Eldirany, S.A., Ho, M., Hinbest, A.J., Lomakin, I.B., Bunick, C.G.(2019) EMBO J 38
- PubMed: 31036554 
- DOI: https://doi.org/10.15252/embj.2018100741
- Primary Citation of Related Structures:  
6E2J, 6EC0 - PubMed Abstract: 
To characterize keratin intermediate filament assembly mechanisms at atomic resolution, we determined the crystal structure of wild-type human keratin-1/keratin-10 helix 1B heterotetramer at 3.0 Å resolution. It revealed biochemical determinants for the A 11 mode of axial alignment in keratin filaments. Four regions on a hydrophobic face of the K1/K10-1B heterodimer dictated tetramer assembly: the N-terminal hydrophobic pocket (defined by L227 K1 , Y230 K1 , F231 K1 , and F234 K1 ), the K10 hydrophobic stripe, K1 interaction residues, and the C-terminal anchoring knob (formed by F314 K1 and L318 K1 ). Mutation of both knob residues to alanine disrupted keratin 1B tetramer and full-length filament assembly. Individual knob residue mutant F314A K1 , but not L318A K1 , abolished 1B tetramer formation. The K1-1B knob/pocket mechanism is conserved across keratins and many non-keratin intermediate filaments. To demonstrate how pathogenic mutations cause skin disease by altering filament assembly, we additionally determined the 2.39 Å structure of K1/10-1B containing a S233L K1 mutation linked to epidermolytic palmoplantar keratoderma.

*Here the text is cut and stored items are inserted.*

This is an optimization exercise on Yosys and OpenROAD, whose aim is small area and a short achievable clock period, not a production implementation. In this exercise RTL edits were held to simulation tests only and were not proved equivalent to the original. The clock port is modelled as an ideal driver; clocking choices that lean on that would not hold on a real chip. Power is estimated from default activity; no workload was simulated.

## dadda_16_pipelined
module dadda_16_pipelined(clk, rst, A, B, Y_reg);
    input clk, rst;
    input [15:0] A;
    input [15:0] B;
    output reg [31:0] Y_reg;
    reg [15:0] a1, a2, a3, a4, a5;
    reg [15:0] b1, b2, b3, b4, b5;
    always @(posedge clk) begin
        a1 <= A; a2 <= a1; a3 <= a2; a4 <= a3; a5 <= a4;
        b1 <= B; b2 <= b1; b3 <= b2; b4 <= b3; b5 <= b4;
    end
    reg [2:0] hold;
    always @(posedge clk) begin
        if (!rst) hold <= 3'd7;
        else if (hold != 3'd0) hold <= hold - 3'd1;
    end
    wire ok = rst & (hold == 3'd0);
    wire [255:0] npp;
    genvar i, j;
    generate
        for (i = 0; i < 16; i = i + 1) begin : g_i
            for (j = 0; j < 16; j = j + 1) begin : g_j
                assign npp[i*16+j] = ~(a5[j] & b5[i]);
            end
        end
    endgenerate
    wire n0, n1, n2, n3, n4, n5, n6, n7, n8, n9, n10, n11, n12, n13, n14, n15;
    wire n16, n17, n18, n19, n20, n21, n22, n23, n24, n25, n26, n27, n28, n29, n30, n31;
    wire n32, n33, n34, n35, n36, n37, n38, n39, n40, n41, n42, n43, n44, n45, n46, n47;
  ...
Settings: LEC_CHECK=0, CAP_MARGIN=20, CORE_MARGIN=2, CORE_UTILIZATION=40, CTS_BUF_LIST=sky130_fd_sc_hd__clkbuf_8 sky130_fd_sc_hd__clkbuf_16, CTS_CLUSTER_DIAMETER=100, CTS_CLUSTER_SIZE=18, SLEW_MARGIN=20, SYNTH_HIERARCHICAL=1, SYNTH_MINIMUM_KEEP_SIZE=0; clock period 9.0 ns.
standard.sh (not shown) runs the stock make flow with config.mk's settings and CLKGATE_MAP_FILE= SYNTH_SCRIPT=/design/flow/synth_recipe.tcl, a recipe that flattens the netlist after the stock synthesis.
==> flow/flow/run.sh <==
#!/bin/bash
set -euo pipefail
cd "$(dirname "${BASH_SOURCE[0]}")/.."
bash standard.sh SETUP_SLACK_MARGIN=6.2 \
  "BUFFER_PORTS_ARGS=-buffer_cell sky130_fd_sc_hd__buf_1" finish > flow_make.log 2>&1
The first run ran to the end with no violations.
Change:
==> flow/flow/run.sh (replaced) <==
#!/bin/bash
set -euo pipefail
cd "$(dirname "${BASH_SOURCE[0]}")/.."
bash standard.sh SETUP_SLACK_MARGIN=6.2 \
  "BUFFER_PORTS_ARGS=-buffer_cell sky130_fd_sc_hd__buf_1" \
  "CTS_ARGS=-sink_clustering_enable -repair_clock_nets -sink_clustering_size 28 -sink_clustering_max_diameter 200 -sink_clustering_levels 1 -buf_list sky130_fd_sc_hd__clkbuf_16" \
  finish > flow_make.log 2>&1
CTS_BUF_LIST = default   (was sky130_fd_sc_hd__clkbuf_8 sky130_fd_sc_hd__clkbuf_16)
CTS_CLUSTER_DIAMETER = default   (was 100)
CTS_CLUSTER_SIZE = default   (was 18)
Effect:
- worst setup slack improves by 0.0084 ns
- total power goes down by 4.3%
- clock power came out lower by 19%
- sequential power stays flat
- final area came out lower by 2.0%
- core utilization went down by 0.89 points
- via count goes down by 1.2%
- non-clock buffer count goes down by 11


## rev 12
Another version of the RTL of dadda_16_pipelined (not shown whole).
Size: roughly 1,100 cells after synthesis, roughly 360 flip-flops, about 14,000 um^2 of cells after synthesis.
export LEC_CHECK = 0
export CAP_MARGIN = 20
export CORE_MARGIN = 2
export CORE_UTILIZATION = 40
export CTS_BUF_LIST = sky130_fd_sc_hd__clkbuf_8 sky130_fd_sc_hd__clkbuf_16
export CTS_CLUSTER_DIAMETER = 100
export CTS_CLUSTER_SIZE = 18
export SLEW_MARGIN = 20
export SYNTH_HIERARCHICAL = 1
export SYNTH_MINIMUM_KEEP_SIZE = 0
create_clock -name core_clock -period 9.0 [get_ports {clk}]
==> flow/flow/run.sh <==
#!/bin/bash
set -euo pipefail
cd "$(dirname "${BASH_SOURCE[0]}")/.."
bash standard.sh SETUP_SLACK_MARGIN=6.2 \
  "BUFFER_PORTS_ARGS=-buffer_cell sky130_fd_sc_hd__buf_1" finish > flow_make.log 2>&1
The following lists how rev 13 was set up differently from rev 12:
-- flow/config.mk --
<<< rev 12, line 9
export CORE_MARGIN = 2
export CORE_UTILIZATION = 40
export CTS_BUF_LIST = sky130_fd_sc_hd__clkbuf_8 sky130_fd_sc_hd__clkbuf_16
export CTS_CLUSTER_DIAMETER = 100
export CTS_CLUSTER_SIZE = 18
export SLEW_MARGIN = 20
export SYNTH_HIERARCHICAL = 1
>>> rev 13, line 9
export CORE_MARGIN = 2
export CORE_UTILIZATION = 40
export SLEW_MARGIN = 20
export SYNTH_HIERARCHICAL = 1
- No stage failed in rev 13, and the final checks on the layout all came back clean.
- Rev 13 vs. rev 12: post-route worst setup slack lost 0.0056 ns; final-layout clock-cell area share has increased; total number of vias increased by 140 relative to the old numbers; non-clock buffer area fraction after layout down 0.46 points.
- Delta (rev 13 minus rev 12): synthesis-to-layout area growth now sits higher, post-synthesis average cell area flat.
- Looking at filler cell count across rev 12 and rev 13, the one that comes out lower is rev 13.
- Row layout cell share with drive strength beyond 1: rev 13 higher / rev 12 lower


Setup of garnet:
dadda_16_pipelined, a different RTL version from the one above (not shown whole).
Size: about 1100 cells after synthesis, roughly 330 flip-flops, roughly 66 I/O pins, roughly 0.014 mm² of cells after synthesis.
// dadda_16_pipelined
module dadda_16_pipelined(clk, rst, A, B, Y_reg);
    input clk, rst;
    input [15:0] A;
    input [15:0] B;
    output reg [31:0] Y_reg;
    reg [15:0] a1, a2, a3, a4, a5;
    reg [15:0] b1, b2, b3, b4, b5;
    always @(posedge clk) begin
        a1 <= A; a2 <= a1; a3 <= a2; a4 <= a3; a5 <= a4;
        b1 <= B; b2 <= b1; b3 <= b2; b4 <= b3; b5 <= b4;
    end
    reg [2:0] hold;
    always @(posedge clk) begin
        if (!rst) hold <= 3'd7;
        else if (hold != 3'd0) hold <= hold - 3'd1;
    end
    wire ok = rst & (hold == 3'd0);
    wire [255:0] npp;
    genvar i, j;
    generate
        for (i = 0; i < 16; i = i + 1) begin : g_i
            for (j = 0; j < 16; j = j + 1) begin : g_j
                assign npp[i*16+j] = ~(a5[j] & b5[i]);
            end
        end
    endgenerate
    wire n0, n1, n2, n3, n4, n5, n6, n7, n8, n9, n10, n11, n12, n13, n14, n15;
    wire n16, n17, n18, n19, n20, n21, n22, n23, n24, n25, n26, n27, n28, n29, n30, n31;
    wire n32, n33, n34, n35, n36, n37, n38, n39, n40, n41, n42, n43, n44, n45, n46, n47;
    wire n48, n49, n50, n51, n52, n53, n54, n55, n56, n57, n58, n59, n60, n61, n62, n63;
    wire n64, n65, n66, n67, n68, n69, n70, n71, n72, n73, n74, n75, n76, n77, n78, n79;
    wire n80, n81, n82, n83, n84, n85, n86, n87, n88, n89, n90, n91, n92, n93, n94, n95;
    wire n96, n97, n98, n99, n100, n101, n102, n103, n104, n105, n106, n107, n108, n109, n110, n111;
    wire n112, n113, n114, n115, n116, n117, n118, n119, n120, n121, n122, n123, n124, n125, n126, n127;
    wire n128, n129, n130, n131, n132, n133, n134, n135, n136, n137, n138, n139, n140, n141, n142, n143;
    wire n144, n145, n146, n147, n148, n149, n150, n151, n152, n153, n154, n155, n156, n157, n158, n159;
  ...
==> flow/config.mk <==
export PLATFORM = sky130hd
export DESIGN_NAME = dadda_16_pipelined
export DESIGN_NICKNAME = dadda_16_pipelined
export VERILOG_FILES = /design/flow/design.v
export SDC_FILE = /design/flow/constraint.sdc
export NUM_CORES = 4
export LEC_CHECK = 0
export CAP_MARGIN = 20
export CORE_MARGIN = 2
export CORE_UTILIZATION = 40
export SLEW_MARGIN = 20
export SYNTH_HIERARCHICAL = 1
export SYNTH_MINIMUM_KEEP_SIZE = 0
==> flow/constraint.sdc <==
create_clock -name core_clock -period 9.0 [get_ports {clk}]
set_input_delay 1.8000 -clock core_clock [delete_from_list [all_inputs] [get_ports {clk}]]
set_output_delay 1.8000 -clock core_clock [all_outputs]
set_load 0.01 [all_outputs]
==> flow/flow/run.sh <==
#!/bin/bash
set -euo pipefail
cd "$(dirname "${BASH_SOURCE[0]}")/.."
VARS=(SETUP_SLACK_MARGIN=6.3
  "BUFFER_PORTS_ARGS=-buffer_cell sky130_fd_sc_hd__buf_1"
  "CTS_ARGS=-sink_clustering_enable -repair_clock_nets -sink_clustering_size 28 -sink_clustering_max_diameter 200 -sink_clustering_levels 1 -buf_list sky130_fd_sc_hd__clkbuf_16")
bash standard.sh "${VARS[@]}" cts > flow_make_cts.log 2>&1
RES="orfs/results/${FLOW_PLATFORM:-sky130hd}/dadda_16_pipelined/base" CLKNET=clk \
  openroad -no_init -exit flow/drop_root.tcl > drop_root.log 2>&1
bash standard.sh "${VARS[@]}" finish > flow_make.log 2>&1
==> flow/flow/drop_root.tcl <==
# Shortens the clock tree that clock_tree_synthesis built: the clock port drives the H-tree's
# first-level buffers directly and the root buffer, which only drove those, is removed.
# Every flip-flop keeps the same number of buffers on its clock path (first-level buffer, leaf
# buffer).  If the tree is not of that form the layout is left as it is.
set res $::env(RES)
read_db $res/4_cts.odb
set block [ord::get_db_block]
set clk [$block findNet $::env(CLKNET)]
set roots {}
foreach it [$clk getITerms] {
  if {[$it isInputSignal]} { lappend roots [$it getInst] }
}
if {[llength $roots] != 1} { puts "clock port drives [llength $roots] cells: tree left as it is"; exit 0 }
set root [lindex $roots 0]
set rootin ""; set rootout ""
foreach it [$root getITerms] {
  if {[$it isOutputSignal]} { set rootout $it }
  if {[$it isInputSignal] && [$it getNet] ne "NULL" && [[$it getNet] getName] eq [$clk getName]} { set rootin $it }
}
set onet [$rootout getNet]
set mids {}
set ok 1
foreach it [$onet getITerms] {
  if {![$it isInputSignal]} { continue }
  set inst [$it getInst]
  if {[string match "*clkbuf*" [[$inst getMaster] getName]]} { lappend mids $it } else { set ok 0 }
}
if {!$ok || [llength $mids] == 0 || [llength $mids] > 4} { puts "root drives [llength $mids] buffers (ok=$ok): tree left as it is"; exit 0 }
foreach it $mids { $it disconnect; $it connect $clk }
foreach it [$root getITerms] { if {[$it getNet] ne "NULL"} { $it disconnect } }
puts "removed root [$root getName]; clock port now drives [llength $mids] buffers"
odb::dbInst_destroy $root
odb::dbNet_destroy $onet
write_db $res/4_cts.odb
Edits applied to the flow inputs when going from garnet to amber:
==> flow/flow/run.sh <==
#!/bin/bash
set -euo pipefail
cd "$(dirname "${BASH_SOURCE[0]}")/.."
bash standard.sh SETUP_SLACK_MARGIN=6.2 \
  "BUFFER_PORTS_ARGS=-buffer_cell sky130_fd_sc_hd__buf_1" \
  "CTS_ARGS=-sink_clustering_enable -repair_clock_nets -sink_clustering_size 28 -sink_clustering_max_diameter 200 -sink_clustering_levels 1 -buf_list sky130_fd_sc_hd__clkbuf_16" \
  finish > flow_make.log 2>&1
removed: flow/flow/drop_root.tcl
## What came out
- Flop-to-flop setup slack was higher in garnet than in amber.
- garnet -> amber: register area decreased slightly
- ~same sum of internal, switching and leakage power in amber and garnet
- When the final numbers for amber and garnet were put side by side, the number of non-filler instances in the completed layout turned out to be greater in garnet.
- Diff garnet..amber | pre-CTS setup slack | negligible
- Comparing amber against garnet, there is no change at all in share of the synthesized netlist area taken by xor and xnor gates.
- amber ended with less critical path data required time than garnet.
- amber ended up with met5 as its top metal layer carrying routed signals; garnet ended up with met4.
- Via count improves in amber relative to garnet.

==> what the ideal ports hide <==
Ports are ideal in the flow. The routed layouts listed here were re-timed in OpenROAD. Step 1 assumes that a clkbuf_16 drives the clock port and a buf_2 every other input. Step 2 also shifts input and output timing later by t, the mid clock arrival at the registers, as if the neighbouring blocks saw the same clock. Three values: ideal, step 1, step 2; two values: the first two.
run	shift t [ns]	slack for setup (ns)	slew at the worst register clock pin (ns)
the first run of note 1	0.581	6.227 / 6.176 / 6.054	0.08 / 0.08
the second run of note 1	0.555	6.235 / 6.195 / 6.069	0.11 / 0.11
rev 12	0.584	6.182 / 6.182 / 6.078	0.09 / 0.09
rev 13	0.576	6.177 / 6.177 / 6.074	0.06 / 0.06
garnet	0.441	6.352 / 6.299 / 6.057	0.11 / 0.11
amber	0.546	6.244 / 6.190 / 6.076	0.12 / 0.12
After both steps setup and hold are still met in every run listed. For garnet, which loses most, drivers alone change the setup slack by -0.053 ns; drivers and shift together by -0.295 ns.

Light scattering and circular dichroism measurements demonstrated enhanced aggregation of K1 S233L /K10-1B in solution without affecting secondary structure. The K1 S233L /K10-1B octamer structure revealed S233L K1 causes aberrant hydrophobic interactions between 1B tetramers.
Organizational Affiliation: 
Department of Dermatology, Yale University, New Haven, CT, USA.